DATA SUPPLIED |
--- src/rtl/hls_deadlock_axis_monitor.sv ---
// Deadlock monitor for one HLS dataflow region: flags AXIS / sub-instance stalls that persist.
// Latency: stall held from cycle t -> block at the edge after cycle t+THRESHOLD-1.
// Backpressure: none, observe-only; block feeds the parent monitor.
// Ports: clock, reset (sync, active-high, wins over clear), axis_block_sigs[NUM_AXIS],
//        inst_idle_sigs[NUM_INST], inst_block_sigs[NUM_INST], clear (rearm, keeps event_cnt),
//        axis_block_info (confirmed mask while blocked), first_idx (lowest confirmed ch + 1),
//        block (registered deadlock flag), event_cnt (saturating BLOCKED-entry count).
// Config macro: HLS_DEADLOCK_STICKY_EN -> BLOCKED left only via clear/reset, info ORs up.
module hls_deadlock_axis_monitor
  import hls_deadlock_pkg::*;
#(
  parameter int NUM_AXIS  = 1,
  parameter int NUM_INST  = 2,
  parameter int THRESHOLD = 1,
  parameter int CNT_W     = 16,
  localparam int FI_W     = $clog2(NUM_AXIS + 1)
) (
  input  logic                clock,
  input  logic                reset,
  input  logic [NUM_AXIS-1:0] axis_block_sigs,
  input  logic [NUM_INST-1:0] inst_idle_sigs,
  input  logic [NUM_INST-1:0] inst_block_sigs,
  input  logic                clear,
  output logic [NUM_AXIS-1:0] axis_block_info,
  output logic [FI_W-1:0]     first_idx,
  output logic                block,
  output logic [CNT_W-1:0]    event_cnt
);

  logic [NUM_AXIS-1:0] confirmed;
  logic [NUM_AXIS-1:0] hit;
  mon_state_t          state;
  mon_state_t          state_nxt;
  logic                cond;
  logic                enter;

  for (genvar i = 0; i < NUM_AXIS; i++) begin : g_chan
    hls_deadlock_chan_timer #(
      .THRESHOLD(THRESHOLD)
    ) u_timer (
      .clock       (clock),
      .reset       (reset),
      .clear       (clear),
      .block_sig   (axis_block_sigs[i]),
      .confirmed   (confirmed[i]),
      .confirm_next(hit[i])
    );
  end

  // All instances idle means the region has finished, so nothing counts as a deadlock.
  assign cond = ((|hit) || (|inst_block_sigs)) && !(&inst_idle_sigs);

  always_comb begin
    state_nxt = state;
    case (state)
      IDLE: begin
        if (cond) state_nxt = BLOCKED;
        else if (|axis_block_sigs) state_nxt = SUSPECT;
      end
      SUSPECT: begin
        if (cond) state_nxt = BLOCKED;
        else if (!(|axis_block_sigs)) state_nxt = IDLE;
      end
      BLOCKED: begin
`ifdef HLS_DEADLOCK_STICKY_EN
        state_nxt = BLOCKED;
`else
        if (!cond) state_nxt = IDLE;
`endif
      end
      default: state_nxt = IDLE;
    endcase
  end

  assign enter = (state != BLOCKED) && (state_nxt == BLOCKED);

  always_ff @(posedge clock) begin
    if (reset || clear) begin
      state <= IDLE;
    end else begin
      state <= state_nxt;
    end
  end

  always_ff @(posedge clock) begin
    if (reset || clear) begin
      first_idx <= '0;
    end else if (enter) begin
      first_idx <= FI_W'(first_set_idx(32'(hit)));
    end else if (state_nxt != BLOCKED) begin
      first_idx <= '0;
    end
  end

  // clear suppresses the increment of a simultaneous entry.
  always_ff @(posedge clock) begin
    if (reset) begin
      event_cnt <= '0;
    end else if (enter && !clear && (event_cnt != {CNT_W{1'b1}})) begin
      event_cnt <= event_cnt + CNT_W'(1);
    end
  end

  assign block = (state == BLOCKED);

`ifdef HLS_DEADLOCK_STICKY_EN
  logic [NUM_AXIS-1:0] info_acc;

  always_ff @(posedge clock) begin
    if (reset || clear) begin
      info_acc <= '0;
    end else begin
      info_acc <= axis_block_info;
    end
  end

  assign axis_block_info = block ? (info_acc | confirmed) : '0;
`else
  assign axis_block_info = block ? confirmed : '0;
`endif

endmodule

WORK REQUIRED |
If a line in the entries holds the string "entry", copy it.

FINAL ANSWER |
//        block (registered deadlock flag), event_cnt (saturating BLOCKED-entry count).
  // clear suppresses the increment of a simultaneous entry.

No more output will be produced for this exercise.